Async profiler overhead on Zing

407 Views Asked by At

Our team is monitoring latency of our application using HdrHistograms. When I attach async profiler to it all percentiles increase dramatically.

OS: Red Hat Enterprise Linux release 8.1 (Ootpa)

JVM: 11.0.8-zing_20.08.2.0-b2-product-linux-X86_64

This is what happens if I attach the profiler with flags -i 1000 -t: enter image description here

This is what happens if I attach the profiler with flags -i 100000 -t: enter image description here

Decreasing sampling frequency obviously decreases overhead, but it still remains large. I have two questions about it:

  1. Are there any other ways to decrease the profiling overhead other than reducing sampling frequency? Maybe there are some magical kernel/JVM flags?
  2. Does this overhead materially distort the profile itself?

Thank you

1

There are 1 best solutions below

1
On BEST ANSWER

The profiling interval is in nanoseconds. You can explicitly specify units, e.g. -i 10ms. In your case, -i 1000 means 1000 nanoseconds, which is not a sane sampling interval: the process will just do continuous sampling instead of the useful work - and, of course, the result profile will not reflect the realistic picture. Start from the default interval (10ms) and decrease it only if absolutely needed.

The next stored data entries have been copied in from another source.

What follows belongs to an exercise in optimizing a design on an open flow for small area, a short achievable clock period and few clock cycles per item; a production flow would make more cautious choices. RTL that was checked went through simulation tests only; none was proved equivalent to the original. Only the layout flow was run in runs 2 to 5 and 7; the RTL was not checked for function there. No activity file was given, so power comes from the tool's default toggle rates.

## design/flow/flow/run.sh

```bash
#!/bin/bash
# Layout flow: the standard ORFS flow (standard.sh), with two changes:
#  - no full/half-adder cell extraction in synthesis (ADDER_MAP_FILE empty),
#    so abc maps the adders together with the rest of the logic;
#  - the port buffers that global placement inserts are buf_2 cells.
# Each tool's output is in orfs/logs/ and the make output in flow_make.log.
set -euo pipefail
bash standard.sh finish ADDER_MAP_FILE= \
    "BUFFER_PORTS_ARGS=-buffer_cell sky130_fd_sc_hd__buf_2" \
    > flow_make.log 2>&1
```

## design/flow/standard.sh

```bash
#!/bin/bash
# synth_recipe.tcl (not shown) runs the flow's synth.tcl, then flattens the netlist and writes it again
# the make line also repeats each setting of config.mk as NAME=value (left out here)
make -C /OpenROAD-flow-scripts/flow DESIGN_CONFIG=/design/flow/config.mk WORK_HOME=/design/flow/orfs CLKGATE_MAP_FILE= SYNTH_SCRIPT=/design/flow/synth_recipe.tcl "${@:-finish}"
```

## design/flow/config.mk

```make
export PLATFORM = sky130hd
export DESIGN_NAME = execution_unit_top
export DESIGN_NICKNAME = execution_unit_top
export VERILOG_FILES = /design/flow/design.v
export SDC_FILE = /design/flow/constraint.sdc
export NUM_CORES = 4
export LEC_CHECK = 0
export ABC_AREA = 0
export CAP_MARGIN = 20
export CORE_MARGIN = 2
export CORE_UTILIZATION = 40
export SETUP_SLACK_MARGIN = 3.0
export SLEW_MARGIN = 20
```

## design/flow/constraint.sdc

```tcl
create_clock -name core_clock -period 6.0 [get_ports {clk}]
set_input_delay 1.2000 -clock core_clock [delete_from_list [all_inputs] [get_ports {clk}]]
set_output_delay 1.2000 -clock core_clock [all_outputs]
set_load 0.01 [all_outputs]
```

## design/flow/design.v

```verilog
module execution_unit_top (
    input        clk,
    input        rst,
    input        start,
    input  [3:0] opcode,
    input  [7:0] A,
    input  [7:0] B,
    output     [15:0] result,
    output reg        busy,
    output reg        done
);
    reg [15:0] R;        
    reg        addm;     
    reg        dsh;      
    reg        dq;       
    reg        dqn;      
    reg  [7:0] X;        
    reg        sgn;      
    reg        isdiv;    
    reg  [2:0] cnt;      
    reg        bone;     
    reg        btwo;     
    reg        bneg;     
    function [9:0] cneg(input [9:0] x, input s);
        integer i;
        reg     nz;
        begin
            nz = 1'b0;
            for (i = 0; i < 10; i = i + 1) begin
                cneg[i] = x[i] ^ (s & nz);
                nz      = nz | x[i];
            end
        end
    endfunction
    function [2:0] booth(input q1, input q0, input qm);
        begin
            booth[2] = q0 ^ qm;
            booth[1] = (q1 & ~q0 & ~qm) | (~q1 & q0 & qm);
            booth[0] = q1 & ~(q0 & qm);
        end
    endfunction
    wire [7:0] bx   = B ^ {8{opcode[0]}};
    wire [4:0] slo  = {1'b0, A[3:0]} + {1'b0, bx[3:0]} + {4'd0, opcode[0]};
    wire [3:0] shi0 = A[7:4] + bx[7:4];
    wire [3:0] shi1 = A[7:4] + bx[7:4] + 4'd1;
    reg [15:0] alu;
    always @(*) begin
        case (opcode[2:0])
            3'd0, 3'd1: alu = {3'b000, slo[4], shi1, shi0, slo[3:0]};
            3'd2:       alu = {8'h00, A & B};
            3'd3:       alu = {8'h00, A | B};
            3'd4:       alu = {8'h00, A ^ B};
            3'd5:       alu = {8'h00, ~A};
            default:    alu = 16'h0000;
        endcase
    end
    wire [15:0] mul0 = {8'h00, B};
    wire [7:0] ma  = cneg({2'b00, A}, A[7]);
    wire [7:0] mb  = cneg({2'b00, B}, B[7]);
    wire       bz  = (B == 8'h00);
    wire       b1  = (B == 8'h01) | (B == 8'hFF);
    wire       b2  = (B == 8'h02) | (B == 8'hFE);
    wire       q7  = bz | (b1 & ma[7]);
    wire       q6  = bz | (b1 & ma[6]) | (b2 & ma[7]);
    wire [1:0] r6  = b1 ? 2'b00 : b2 ? {1'b0, ma[6]} : ma[7:6];
    wire [15:0] div0 = {6'd0, r6, ma[5:0], q7, q6};
    wire       dshort = {1'b0, ma} < {mb, 1'b0};
    wire       dq1    = ma >= mb;
    wire       rneg = R[15];
    wire       xs   = X[7] & ~isdiv;
    wire [9:0] pp   = (btwo ? {X[7], X, 1'b0} : bone ? {xs, xs, X} : 10'd0)
                      ^ {10{bneg}};
    wire [9:0] op1  = isdiv ? {rneg, R[15:8], R[7]}
                            : {{2{rneg}}, R[15:8]};
    wire [9:0] s    = op1 + pp + {9'd0, bneg};
    wire        qb  = ~s[7] | ~|X;
    wire [7:0]  quo = cneg({2'b00, R[6:0], qb}, sgn);
    wire        last = isdiv ? (cnt == 3'd5) : (cnt == 3'd3);
    always @(posedge clk) begin
        addm <= ~busy & ~opcode[3] & ~opcode[2] & ~opcode[1];
        dsh  <= ~busy & opcode[3] & opcode[0] & dshort;
        dq   <= dq1;
        dqn  <= dq1 & (A[7] ^ B[7]);
        if (busy) begin
            cnt <= cnt + 3'd1;
            if (!isdiv) begin
                R                  <= {s, R[7:2]};
                {bone, btwo, bneg} <= booth(R[3], R[2], R[1]);
            end else begin
                R                  <= last ? {8'h00, quo}
                                           : {s[7:0], R[6:0], qb};
                {bone, btwo, bneg} <= {2'b10, qb};
            end
        end else begin
            cnt   <= 3'd0;
            isdiv <= opcode[0];
            if (!opcode[3]) begin
                R <= alu;
            end else if (!opcode[0]) begin
                R                  <= mul0;
                X                  <= A;
                {bone, btwo, bneg} <= booth(B[1], B[0], 1'b0);
            end else begin
                R                  <= div0;
                X                  <= mb;
                sgn                <= A[7] ^ B[7];
                {bone, btwo, bneg} <= 3'b101;
            end
        end
    end
    always @(posedge clk) begin
        if (rst) begin
            busy <= 1'b0;
            done <= 1'b0;
        end else if (busy) begin
            busy <= ~last;
            done <= last;
        end else begin
            busy <= start & opcode[3] & ~(opcode[0] & dshort);
            done <= start & (~opcode[3] | (opcode[0] & dshort));
        end
    end
    wire hsel = addm & R[12];
    assign result = {R[15:8] & {8{~(addm | dsh)}},
                     dsh ? {4{dqn}} : hsel ? R[11:8] : R[7:4],
                     dsh ? {dqn, dqn, dqn, dq} : R[3:0]};
endmodule
```

==> flow_summary_export.csv, run 1 <==
group,metric,value,unit
critical_path,r2r_end,"R[15]",
clock_tree,htreeDepth,2,
synthesis,synth_area,0.00424,mm²
floorplan,start_util,41.0,%
synthesis,synth_edf_count,13,
synthesis,ys_warn_count,1,
placed_design,hpwl,9950,µm
pwr,internal_power,0.794,mW
hold_path,worstHoldPathCells,1,
pwr,total_power,1.31,mW
floorplan,io_pins,41,
floorplan,design.core.area,0.0103,mm²
cells_and_area,nFillCells,964,
synthesis,synthArstFlopShare,0,%
pwr,peakVddDrop,126,µV
cells_and_area,drive_gt1_share,25.0,%
drt,vias,4745,
critical_path,critPathMostFrequentCell,"or3_4",
synthesis,yosys.area_share.adder,3.19,%
critical_path,max_stage_delay,0.36,ns
cells_and_area,top_regs,"R (16), X (8), cnt (3)",
run,max_cap_viol_count,0,
timing,rsz0062_at_grt,"true",
timing,max_freq,311,MHz
clock_tree,clk_latency,0.30,ns
critical_path,crit_chain,"buf_12 -> or2_4 -> or3_4 -> or3_4 -> or3_4 -> a22o_1 -> a221oi_2 -> nor3_2 -> o21a_1",
hold_path,min_to,"cnt[0]",
drt,wl_per_cell,18.3,µm
critical_path,critPathLaunch,"A[1]",
timing,skew,0.00837,ns
drt,first_pass_iters,5,
global_route,grt_pass1_wl,22000,µm
critical_path,ff2ff_path_depth,11,
synthesis,synth_nets,618,
critical_path,cpLargestDelayFamily,"simple AND/OR/NAND/NOR gates",
pwr,switching_share,39.4,%
floorplan,fp.dieW,107,µm
synthesis,synth_cell_types,64,
critical_path,cp_max_fo,5,
timing,setup_tns,0,ns
critical_path,rrSetupSlack,2.81,ns
floorplan,die_area,0.0114,mm²
hold_path,worstHoldStart,"cnt[0]",
critical_path,end_kind,"flip-flop",
synthesis,synthFlopType,"dfxtp_1",
synthesis,yosys-mux-area-fraction,5.67,%
cells_and_area,largest_reg_flops,16,
timing,worstMarginPinSlew,0.719,ns
pwr,pwr-share-comb,53.3,%
synthesis,seq_area_frac_synth,21.0,%
pwr,p_sw,0.516,mW
placed_design,portBuffers,40,
timing,fin_crit_sh,53.6,%
global_route,grtUsageTotal,24.4,%
timing,hold_viol,0,
synthesis,ys_ff_latch,38,
floorplan,rows,37,
pwr,cellLeakagePower,2.11,nW
timing,period_minus_slack,3.22,ns
drt,drtIter0Drc,390,
cells_and_area,top_register,"R",
synthesis,synthSimpleGateAreaFrac,23.2,%
global_route,grt_pass1_vias,4145,
clock_tree,clockBufferDepth,2,
critical_path,crit_slowest_cell,"or3_4",
timing,maxSlewHeadroom,51.7,%
critical_path,critPathLaunchType,"input pin",
cells_and_area,nNetsFinal,671,
timing,drv_slew,0,
clock_tree,cts_root_buffer,"clkbuf_8",
pwr,powerDensity,239,mW/mm²
drt,drtAntennaViolNets,0,
synthesis,synth_top_family_by_area,"compound AO/OA/AOI/OAI gates",
timing,hold_slack,0.515,ns
clock_tree,cts_tree,"yes",
placed_design,routabilityCongestion,0.961,
cells_and_area,areaGrowthSynthToFinish,29.1,%
critical_path,r2r_start,"isdiv",
synthesis,synth_xor_area_share,12.4,%
cells_and_area,antenna_cells,0,
timing,setup_viol,0,
pwr,p_seq_share,26.6,%
critical_path,path_class,"input pin to flip-flop",
drt,routed_wl,14400,µm
hold_path,min_path_type,"flip-flop to flip-flop",
clock_tree,cts.reportedPaths.clkPinSlew,0.08,ns
floorplan,die_h,107,µm
global_route,antenna_found_initial,0,
critical_path,critPathBufInv,1,
clock_tree,cts_buffers,5,
pwr,clkPwrFrac,20.1,%
critical_path,required,6.19,ns
synthesis,synth-compound-area-share,28.3,%
synthesis,avgSynthCellArea,7.12,µm²
clock_tree,cts_sinks,38,
synthesis,syn_inst,595,
drt,vias_per_cell,6.04,
global_route,grt_max_degree,34,
drt,drc,0,
critical_path,critPathArrivalTime,3.41,ns
global_route,gr-total-overflow,0,
outcome,status,"complete, no violations",
## timing repair
action | in CTS | in global routing
resized for setup | 51 | 44
buffers inserted | 21 | 23
cloned | 1 | 3
setup endpoints to repair | 18 | 18
hold buffers | 0 | 0
pin swaps | 18 | 21
## how the worst max path moves through the flow
| stage | end | cells after the start | slack [ns] |
|---|---|---|---|
| final | done | 9 | 2.78 |
| after global routing | done | 10 | 2.71 |
| after CTS | R[15] | 11 | 2.80 |
| after detailed placement | R[7] | 11 | 2.07 |
| after global placement | R[7] | 11 | 2.20 |
| after floorplan | done | 9 | 2.72 |
## logic make-up after synthesis
| logic type | count (synthesis) |
|---|---|
| muxes | 23 |
| adders and majority gates | 13 |
| and+or+nand+nor | 207 |
| buffers and inverters | 68 |
| xor gates and xnor gates | 60 |
| AOI/OAI and AO/OA | 186 |
| DFF | 38 |
## cell type report
type                       count  area, µm²  area share, %
multi-input combinational    489       3380           61.8
sequential                    38        891           16.3
timing repair buffer          90        795           14.5
tap                          136        170           3.11
inverter                      24       98.8           1.81
clock buffer                   5       68.8           1.26
clock inverter                 3       63.8           1.17
## worst register-to-register path: stages, from the launching register on
cell	delay, ns
edfxtp_1	0.43
buf_12	0.15
mux2i_2	0.16
mux2_4	0.29
maj3_2	0.33
maj3_2	0.33
o21ai_2	0.15
a21oi_2	0.10
o31a_4	0.34
maj3_2	0.34
maj3_2	0.32
o2bb2ai_2	0.12
## through the flow
step / instances / setup WS [ns] / util (%) / cell area [µm²]
2_1_floorplan: 595 / 2.72 / - / 4300
3_3_place_gp: 729 / 2.20 / 43.6 / 4500
3_5_place_dp: 729 / 2.07 / 43.6 / 4500
4_1_cts: 759 / 2.80 / 49.0 / 5060
5_1_grt: 785 / 2.71 / 53.0 / 5470
6_report: 785 / 2.78 / 53.0 / 5470
## routing by layer
layer / global-route usage [%] / up-vias / share of wire, %
met4: 7.51 / 0 / 2.5
met5: 0 / - / 0
met1: 33.6 / 2217 / 43
li1: - / 2269 / -
met3: 2.43 / 30 / 7.2
met2: 40.4 / 229 / 48
## cells in the final DEF, fill, tap and decap left out, types with 15 or more instances in the layout
| master | instances |
|---|---|
| a21oi_1 | 52 |
| nor2_1 | 57 |
| xor2_1 | 19 |
| nand2_1 | 53 |
| o21ai_0 | 33 |
| buf_2 | 30 |
| dfxtp_1 | 25 |
| nand3_1 | 15 |
| inv_1 | 19 |
| buf_4 | 42 |
| xnor2_1 | 35 |
| nor3_1 | 15 |
## synth_stat cells (3+ instances only)
cell type | count | share of area, %
edfxtp_1 | 13 | 9.2
nand3_1 | 16 | 1.9
or3_1 | 6 | 0.89
o22ai_1 | 10 | 1.5
nand2b_1 | 6 | 0.89
clkbuf_1 | 31 | 2.7
o22a_1 | 3 | 0.62
nand2_1 | 54 | 4.8
a211oi_1 | 10 | 1.8
a221o_1 | 5 | 1.2
inv_1 | 22 | 1.9
and3_1 | 8 | 1.2
xor2_1 | 22 | 4.5
buf_1 | 11 | 0.97
nor4_1 | 4 | 0.59
dfxtp_1 | 25 | 12
a32oi_1 | 3 | 0.62
a22oi_1 | 10 | 1.8
a21oi_1 | 55 | 6.5
nor2_1 | 60 | 5.3
o2bb2ai_1 | 3 | 0.62
o221ai_1 | 7 | 1.4
mux2i_1 | 18 | 4.3
nand3b_1 | 4 | 0.71
o211ai_1 | 4 | 0.71
a31oi_1 | 5 | 0.74
or2_2 | 3 | 0.44
maj3_1 | 9 | 2.1
maj3_2 | 4 | 1.1
mux2_2 | 4 | 1.1
nor3_1 | 18 | 2.1
xnor2_1 | 38 | 7.9
a211o_1 | 3 | 0.62
o21ai_0 | 42 | 5.0
nor2b_1 | 8 | 1.2
and2_1 | 13 | 1.9
## power by group through the flow
stage / combinational [mW] / clock, mW / sequential, mW
finish: 0.698 / 0.264 / 0.348
CTS: 0.590 / 0.264 / 0.348
global placement: 0.499 / 0 / 0.353
floorplan: 0.397 / 0 / 0.329
detailed placement: 0.504 / 0 / 0.354
global route: 0.748 / 0.274 / 0.353
Testbench counts, summed over its fixed seeds: cycles 4,176, ops 2,400.
==> run 2: changes to the inputs <==
--- a/design/flow/design.v
+++ b/design/flow/design.v
@@ -94,17 +94,15 @@
         end else begin
             cnt   <= 3'd0;
             isdiv <= opcode[0];
+            sgn   <= A[7] ^ B[7];
+            {bone, btwo, bneg} <= opcode[0] ? 3'b101 : booth(B[1], B[0], 1'b0);
+            X     <= opcode[0] ? mb : A;
             if (!opcode[3]) begin
                 R <= alu;
             end else if (!opcode[0]) begin
-                R                  <= mul0;
-                X                  <= A;
-                {bone, btwo, bneg} <= booth(B[1], B[0], 1'b0);
+                R <= mul0;
             end else begin
-                R                  <= div0;
-                X                  <= mb;
-                sgn                <= A[7] ^ B[7];
-                {bone, btwo, bneg} <= 3'b101;
+                R <= div0;
             end
         end
     end
--- a/design/flow/config.mk
+++ b/design/flow/config.mk
@@ -5,7 +5,7 @@
 export SDC_FILE = /design/flow/constraint.sdc
 export NUM_CORES = 4
 export LEC_CHECK = 0
-export ABC_AREA = 0
+export ABC_AREA = 1
 export CAP_MARGIN = 20
 export CORE_MARGIN = 2
 export CORE_UTILIZATION = 40
==> run 2 against run 1 <==
Effect of this change: still clean on timing, DRC and antenna; first-iteration DRC count shrank 18%; synthesized cell count grew 9.6%; final cell count up 4.6%; area after synthesis is 8.4% lower; largest cell class unchanged; utilization decreased by 5.9 points; largest power group unchanged; flip-flop and latch count unchanged.
==> flow_summary_export.csv, run 2 <==
group,metric,value,unit
outcome,status,"complete, no violations",
placed_design,portBuffers,40,
synthesis,synthFlopType,"dfxtp_1",
global_route,grt_max_degree,33,
clock_tree,hold_buffers,0,
cells_and_area,nFillCells,1040,
pwr,total_power,1.03,mW
timing,setup_tns,0,ns
synthesis,synthArstFlopShare,0,%
clock_tree,cts.reportedPaths.clkPinSlew,0.07,ns
pwr,cellLeakagePower,2.13,nW
run,max_cap_viol_count,0,
synthesis,synth_edf_count,10,
global_route,antenna_found_initial,0,
floorplan,rows,35,
hold_path,min_path_type,"flip-flop to flip-flop",
critical_path,critPathLaunchType,"input pin",
drt,vias_per_cell,5.39,
synthesis,syn_inst,652,
critical_path,critPathBufInv,2,
clock_tree,cts_tree,"yes",
cells_and_area,final_common_cell,"nand2_1",
placed_design,routabilityCongestion,0.980,
drt,drtIter0Drc,319,
clock_tree,clockBufferDepth,2,
critical_path,crit_cells,12,
timing,rsz0062_at_grt,"true",
placed_design,hpwl,10200,µm
synthesis,seq_area_frac_synth,22.2,%
cells_and_area,top_regs,"R (16), X (8), cnt (3)",
cells_and_area,largest_reg_flops,16,
drt,vias,4427,
synthesis,synth_area_leader_cell,"nand2_1",
cells_and_area,final_util,47.0,%
critical_path,ff2ff_path_depth,19,
synthesis,yosysTopAreaCellShare,17.1,%
drt,drc,0,
clock_tree,cts_root_buffer,"clkbuf_8",
floorplan,start_util,41.6,%
critical_path,r2r_start,"isdiv",
synthesis,avgSynthCellArea,5.95,µm²
clock_tree,cts_sinks,38,
timing,skew,0.0126,ns
timing,max_freq,326,MHz
critical_path,max_stage_delay,0.30,ns
synthesis,netlist_top_cells_count,"nand2_1, inv_1, nor2_1",
timing,drv_slew,0,
drt,first_pass_iters,5,
critical_path,critPathMostFrequentCell,"nand2_1",
cells_and_area,areaGrowthSynthToFinish,13.0,%
cells_and_area,drive_gt1_share,14.5,%
synthesis,synth_area,0.00388,mm²
critical_path,rrSetupSlack,3.34,ns
critical_path,cpLargestDelayFamily,"simple AND/OR/NAND/NOR gates",
critical_path,crit_slowest_cell,"nor4b_2",
synthesis,synth_cell_types,47,
synthesis,ys_ff_latch,38,
drt,drtAntennaViolNets,0,
critical_path,critPathLaunch,"B[0]",
global_route,grtUsageTotal,24.7,%
drt,routed_wl,12700,µm
floorplan,design.core.area,0.00933,mm²
critical_path,r2r_end,"R[6]",
cells_and_area,final_cell_mix,"nand2_1, inv_1, nor2_1, nand3_1, o21ai_0",
critical_path,cp_max_fo,8,
timing,hold_viol,0,
timing,period_minus_slack,3.07,ns
global_route,grt_pass1_wl,20000,µm
synthesis,ys_warn_count,1,
critical_path,cp-endpoint,"dqn",
timing,fin_crit_sh,51.1,%
critical_path,crit_chain,"buf_2 -> inv_2 -> nand4_1 -> nor2_1 -> nand2_1 -> nand2_1 -> xor2_2 -> nor2_1 -> nand3b_1 -> nor4b_2 -> nand2_1 -> a21boi_1",
synthesis,synthTopCellsByArea,"nand2_1, dfxtp_1, inv_1, edfxtp_1, nor2_1",
floorplan,fp.dieW,103,µm
clock_tree,htreeDepth,2,
floorplan,io_pins,41,
clock_tree,cts_buffers,5,
global_route,grt_pass1_vias,4074,
global_route,gr-total-overflow,0,
cells_and_area,top_register,"R",
timing,setup_viol,0,
clock_tree,clk_latency,0.29,ns
synthesis,synth_nets,675,
critical_path,path_class,"input pin to flip-flop",
timing,hold_slack,0.472,ns
floorplan,die_area,0.0105,mm²
synthesis,synth_most_common_cell,"nand2_1",
timing,worstMarginPinSlew,0.716,ns
drt,wl_per_cell,15.5,µm
critical_path,critPathArrivalTime,3.27,ns
pwr,peakVddDrop,89.3,µV
critical_path,end_kind,"flip-flop",
cells_and_area,nNetsFinal,714,
floorplan,die_h,103,µm
critical_path,required,6.20,ns
timing,maxSlewHeadroom,51.9,%
cells_and_area,antenna_cells,0,
pwr,powerDensity,234,mW/mm²
run 2: layout make-up:
type	instances	area [µm²]	share of cell area [%]
multi-input combinational	502	2610	59.6
sequential	38	862	19.6
inverter	95	360	8.21
timing repair buffer	49	274	6.24
tap	129	161	3.68
clock buffer	7	86.3	1.97
clock inverter	1	30.0	0.684
run 2: worst min path at each step:
stage,startpoint,end,slack [ns],depth (start not counted)
2_1_floorplan,cnt[0],cnt[0],0.43,1
3_3_place_gp,cnt[0],cnt[0],0.45,1
3_5_place_dp,cnt[0],cnt[0],0.46,1
4_1_cts,cnt[0],cnt[0],0.47,1
5_1_grt,cnt[0],cnt[0],0.49,1
6_report,cnt[0],cnt[0],0.47,1
run 2: layer usage:
metal	GRT usage (%)	up-vias	part of all wire, %
met3	2.98	27	5.2
met4	8.31	0	3.4
li1	-	2236	-
met2	42.3	144	48
met1	32.2	2020	43
met5	0	-	0
run 2: repair_timing:
| item | CTS | global route |
|---|---|---|
| gates resized for setup | 2 | 17 |
| endpoints found under the setup margin | 9 | 12 |
| pin swaps | 0 | 2 |
| buffers inserted | 0 | 9 |
run 2: cell families after synthesis:
group,count (synthesis),share of synthesized area [%]
xor gates and xnor gates,30,6.77
AOI/OAI and AO/OA,125,20.1
buffers and inverters,112,12.2
and+or+nand+nor,347,38.8
DFF,38,22.2
run 2: power by group:
group | switching (mW) | internal [mW]
clock | 0.0928 | 0.136
combinational | 0.306 | 0.160
sequential | 0.0338 | 0.299
run 2: metrics by stage:
step	cells	instance area, µm²	setup slack (ns)
after floorplan	652	3880	3.15
after global placement	804	4130	2.48
after detailed placement	804	4130	2.46
after CTS	812	4250	3.01
after global routing	821	4390	2.81
final	821	4390	2.93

I have explained the reasonable range in this answer:

As to the profiling interval, 10 ns is roughly 20-50 cpu instructions. It's literally impossible to take samples at such rate. The process will do nothing but spending all time inside the profiler.

The default sampling interval in cpu mode is 10ms. This choice is good enough for profiling in production: for an average application the profiling overhead will be negligible, while the number of samples will be enough to collect a meaningful profile.

1ms interval is usually fine for benchmarks and for profiling real applications for a short period of time. Lower intervals are rarely useful - maybe, only for capturing a profile of a short running piece of code.